··· Dataset extract ···
===== src/rtl/mpfd_csr.sv =====
module mpfd_csr (
   input  logic        clock,
   input  logic        reset,
   input  logic        psel,
   input  logic        penable,
   input  logic        pwrite,
   input  logic [2:0]  paddr,
   input  logic [31:0] pwdata,
   output logic [31:0] prdata,
   output logic        pready,
   output logic [7:0]  panel_width,
   output logic [6:0]  panel_height
);
   import mpfd_pkg::*;

   logic [7:0] panel_width_ff, panel_width_in;
   logic [6:0] panel_height_ff, panel_height_in;
   logic       wr_en;
   logic       reg_index;

   assign reg_index = paddr[2];
   assign wr_en     = psel && penable && pwrite;

   always_comb begin
      panel_width_in  = panel_width_ff;
      panel_height_in = panel_height_ff;
      if (wr_en) begin
         unique case (reg_index)
            REG_PANEL_WIDTH:  panel_width_in  = pwdata[7:0];
            REG_PANEL_HEIGHT: panel_height_in = pwdata[6:0];
            default:          panel_width_in  = panel_width_ff;
         endcase
      end
   end

   always_ff @(posedge clock) begin
      if (reset) begin
         panel_width_ff  <= PANEL_WIDTH_RESET;
         panel_height_ff <= PANEL_HEIGHT_RESET;
      end else begin
         panel_width_ff  <= panel_width_in;
         panel_height_ff <= panel_height_in;
      end
   end

   always_comb begin
      unique case (reg_index)
         REG_PANEL_WIDTH:  prdata = {24'd0, panel_width_ff};
         REG_PANEL_HEIGHT: prdata = {25'd0, panel_height_ff};
         default:          prdata = 32'd0;
      endcase
   end

   assign pready       = 1'b1;
   assign panel_width  = panel_width_ff;
   assign panel_height = panel_height_ff;

endmodule


===== config.mk =====
export PLATFORM = sky130hd
export DESIGN_NAME = mpfd_csr
export DESIGN_NICKNAME = d
export VERILOG_FILES = /design/src/rtl/mpfd_pkg.sv /design/src/rtl/mpfd_csr.sv
export SDC_FILE = /design/constraint.sdc
export NUM_CORES = 1
export LEC_CHECK = 0
export ABC_AREA = 0
export BUFFER_PORTS_ARGS = -buffer_cell sky130_fd_sc_hd__buf_2
export CELL_PAD_IN_SITES_DETAIL_PLACEMENT = 2
export CELL_PAD_IN_SITES_GLOBAL_PLACEMENT = 2
export CORE_MARGIN = 4
export CORE_UTILIZATION = 18
export CTS_CLUSTER_DIAMETER = 60
export DETAILED_ROUTE_END_ITERATION = 8
export PLACE_DENSITY = 0.89
export SYNTH_ARGS = -nofsm -noshare
export SYNTH_HDL_FRONTEND = slang
export SYNTH_SLANG_ARGS = --single-unit

===== constraint.sdc =====
create_clock -name clock -period 1 [get_ports clock]
set_input_delay 0.15 -clock clock [delete_from_list [all_inputs] [get_ports clock]]
set_output_delay 0.15 -clock clock [all_outputs]
set_load 0.01 [all_outputs]
==> src/rtl/mpfd_pkg.sv <==
package mpfd_pkg;

   // Internal coordinate width: an 11-bit origin plus an 11-bit extent, with headroom.
   localparam int CW = 13;

   localparam logic [7:0] BYTE_ON  = 8'hFF;
   localparam logic [7:0] BYTE_OFF = 8'h00;

   localparam logic [7:0] PANEL_WIDTH_RESET  = 8'd128;
   localparam logic [6:0] PANEL_HEIGHT_RESET = 7'd64;

   localparam logic REG_PANEL_WIDTH  = 1'b0;
   localparam logic REG_PANEL_HEIGHT = 1'b1;

   typedef enum logic [1:0] {
      FUNC_CLEAR   = 2'd0,
      FUNC_OUTLINE = 2'd1,
      FUNC_FILL    = 2'd2,
      FUNC_READ    = 2'd3
   } func_type;

   // Rectangle that the drawing engine sweeps next.
   typedef enum logic [2:0] {
      RECT_FULL,
      RECT_TOP,
      RECT_BOTTOM,
      RECT_LEFT,
      RECT_RIGHT
   } rect_sel_type;

   typedef struct packed {
      logic         capture;
      logic         clr_step;
      logic         clr_init;
      logic         rect_load;
      rect_sel_type rect_sel;
      logic         rect_rd;
      logic         rect_wr;
      logic         rd_issue;
      logic         rsp_load;
   } cmd_type;

   typedef struct packed {
      func_type func;
      logic     draw_ok;
      logic     clr_last;
      logic     rect_empty;
      logic     rect_last;
   } status_type;

endpackage
$ cat src/rtl/msera_ctrl.sv
// ----------------------------------------------------------------------------
// msera_ctrl: sequencer for the echo range averager
// Walks one request through read, update, divide and finish steps.
// ----------------------------------------------------------------------------
module msera_ctrl
   import msera_pkg::*;
(
   input  logic           clock,
   input  logic           reset,
   input  logic           req_valid,
   output logic           req_ready,
   input  ctl_status_type status,
   output ctl_cmd_type    cmd
);

   ctl_state_type state_ff;
   ctl_state_type state_in;

   // State register
   always_ff @(posedge clock) begin
      if (reset) begin
         state_ff <= ST_IDLE;
      end else begin
         state_ff <= state_in;
      end
   end

   // Next state and commands
   always_comb begin
      state_in  = state_ff;
      cmd       = '0;
      req_ready = 1'b0;
      unique case (state_ff)
         ST_IDLE: begin
            req_ready = 1'b1;
            if (req_valid) begin
               cmd.load_in = 1'b1;
               state_in    = ST_READ;
            end
         end
         ST_READ: begin
            cmd.read = 1'b1;
            state_in = ST_UPDATE;
         end
         ST_UPDATE: begin
            cmd.update = 1'b1;
            state_in   = ST_DIVIDE;
         end
         ST_DIVIDE: begin
            cmd.divide = 1'b1;
            state_in   = ST_FINISH;
         end
         ST_FINISH: begin
            // hold here while the previous response is still pending
            if (status.out_free) begin
               cmd.finish = 1'b1;
               state_in   = ST_IDLE;
            end
         end
         default: begin
            state_in = ST_IDLE;
         end
      endcase
   end

endmodule
File: src/rtl/peu_front.sv
`timescale 1ns / 1ps

module peu_front import peu_pkg::*; #(
   parameter int PIXEL_BITS = 32
) (
   input  logic                                req_valid,
   output logic                                req_ready,
   input  logic [BLOCK_MAX-1:0][PIXEL_BITS-1:0] win,
   input  mode_type                            mode,
   input  logic [2:0]                          revision,
   output logic                                push_valid,
   input  logic                                push_full,
   output logic [SLOTS-1:0][PIXEL_BITS-1:0]    push_pix,
   output plan_type                            push_plan
);

   logic [PIXEL_BITS-1:0] a, b, c, d, e, f, g, h, i;
   logic db, bf, dh, hf, da, bc, dg, hi, ea, ec, eg, ei, eb, eh;
   logic k0, k1, k2, k3, p0, p1, p2, p3, q0, q1, q2, q3, m2, m3;
   logic e1, e3, e5, e7;
   logic [BLOCK_MAX-1:0] hit;
   sel_type src;

   assign req_ready  = !push_full;
   assign push_valid = req_valid;

   assign {i, h, g, f, e, d, c, b, a} = win;
   assign push_pix = {h, f, d, b, e};

   always_comb begin
      db = (d == b);
      bf = (b == f);
      dh = (d == h);
      hf = (h == f);
      da = (d == a);
      bc = (b == c);
      dg = (d == g);
      hi = (h == i);
      ea = (e == a);
      ec = (e == c);
      eg = (e == g);
      ei = (e == i);
      eb = (e == b);
      eh = (e == h);

      // Basic corner rules.
      k0 = db && !bf && !dh;
      k1 = bf && !db && !hf;
      k2 = dh && !db && !hf;
      k3 = hf && !dh && !bf;
      // Corner rules that also fire when the diagonal agrees.
      p0 = db && ((!bf && !dh) || da);
      p1 = bf && ((!db && !hf) || bc);
      p2 = dh && ((!db && !hf) || dg);
      p3 = hf && ((!dh && !bf) || hi);
      // Corner rules gated only by the diagonal differing from the center.
      q0 = db && !ea;
      q1 = bf && !ec;
      q2 = dh && !eg;
      q3 = hf && !ei;
      // Middle rows of the tall blocks.
      m2 = (k0 && !eg) || (k2 && !ea);
      m3 = (k1 && !ei) || (k3 && !ec);

      // Edge pixels of the 3x3 block.
      case (revision)
         3'd5: begin
            e1 = (k0 && !ec) || (k1 && !eb);
            e3 = (k0 && !ec) || (k2 && !eh);
            e5 = (k1 && !eb) || (k3 && !eh);
            e7 = (k2 && !eh) || (k3 && !eh);
         end
         3'd6: begin
            e1 = k0 != k1;
            e3 = k0 != k2;
            e5 = k1 != k3;
            e7 = k2 != k3;
         end
         3'd7: begin
            e1 = k0 || k1;
            e3 = k0 || k2;
            e5 = k1 || k3;
            e7 = k2 || k3;
         end
         default: begin
            e1 = (k0 && !ec) || (k1 && !ea);
            e3 = (k0 && !eg) || (k2 && !ea);
            e5 = (k1 && !ei) || (k3 && !ec);
            e7 = (k2 && !ei) || (k3 && !eg);
         end
      endcase

      hit = '0;
      case (mode)
         MODE_2X2: begin
            case (revision)
               3'd1:    hit[3:0] = {k3, k2, k1, k0};
               3'd2:    hit[3:0] = {p3, p2, p1, p0};
               3'd3:    hit[3:0] = {q3, q2, q1, q0};
               default: hit = '0;
            endcase
         end
         MODE_2X3: begin
            if (revision == 3'd1) begin
               hit[5:0] = {k3, k2, m3, m2, k1, k0};
            end
         end
         MODE_2X4: begin
            case (revision)
               3'd1:    hit[7:0] = {k3, k2, m3, m2, m3, m2, k1, k0};
               3'd2:    hit[7:0] = {k3, k2, k3, k2, k1, k0, k1, k0};
               default: hit = '0;
            endcase
         end
         MODE_3X3: begin
            case (revision)
               3'd0: hit = '0;
               3'd2: {hit[8], hit[6], hit[2], hit[0]} = {k3, k2, k1, k0};
               3'd3: {hit[8], hit[6], hit[2], hit[0]} = {p3, p2, p1, p0};
               3'd4: {hit[8], hit[6], hit[2], hit[0]} = {q3, q2, q1, q0};
               default: begin
                  {hit[8], hit[6], hit[2], hit[0]} = {k3, k2, k1, k0};
                  {hit[7], hit[5], hit[3], hit[1]} = {e7, e5, e3, e1};
               end
            endcase
         end
         default: hit = '0;
      endcase

      // Each position takes its fixed neighbor when its rule fires.
      push_plan.mode = mode;
      for (int n = 0; n < BLOCK_MAX; n++) begin
         if (mode == MODE_3X3) begin
            case (n)
               0, 3, 6: src = SEL_D;
               2, 5, 8: src = SEL_F;
               1:       src = SEL_B;
               7:       src = SEL_H;
               default: src = SEL_E;
            endcase
         end else begin
            src = ((n % 2) == 0) ? SEL_D : SEL_F;
         end
         push_plan.sel[n] = hit[n] ? src : SEL_E;
      end
   end

endmodule
<file path="config.mk">
export PLATFORM = sky130hd
export DESIGN_NAME = rtc_calendar_update
export DESIGN_NICKNAME = d
export VERILOG_FILES = /design/src/design/rtcu_pkg.sv /design/src/design/rtcu_fifo.sv /design/src/design/rtcu_front.sv /design/src/design/rtcu_div.sv /design/src/design/rtcu_back.sv /design/src/design/rtc_calendar_update.sv
export SDC_FILE = /design/constraint.sdc
export NUM_CORES = 1
export LEC_CHECK = 0
export ABC_AREA = 0
export BUFFER_PORTS_ARGS = -buffer_cell sky130_fd_sc_hd__buf_2
export CORE_UTILIZATION = 50
export DETAILED_ROUTE_END_ITERATION = 16
export PLACE_DENSITY = 0.67
export SETUP_SLACK_MARGIN = 0.3
export SLEW_MARGIN = 10
export SYNTH_ARGS = -nofsm -noshare
export SYNTH_HDL_FRONTEND = slang
export SYNTH_SLANG_ARGS = --single-unit
</file>
<file path="constraint.sdc">
create_clock -name i_clk -period 10.1 [get_ports i_clk]
set_clock_uncertainty 0.2 [all_clocks]
set_input_delay 1.01 -clock i_clk [delete_from_list [all_inputs] [get_ports i_clk]]
set_output_delay 1.01 -clock i_clk [all_outputs]
set_load 0.03 [all_outputs]
</file>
···
- [What you need to do]:
Looking at the entries above, can you reproduce exactly the lines from the one that holds "penable && pwrite;" through the one that holds "REG_PANEL_HEIGHT: panel_height_in = pwdata[6:0];", and only those?

- [Your response]:
   assign wr_en     = psel && penable && pwrite;

   always_comb begin
      panel_width_in  = panel_width_ff;
      panel_height_in = panel_height_ff;
      if (wr_en) begin
         unique case (reg_index)
            REG_PANEL_WIDTH:  panel_width_in  = pwdata[7:0];
            REG_PANEL_HEIGHT: panel_height_in = pwdata[6:0];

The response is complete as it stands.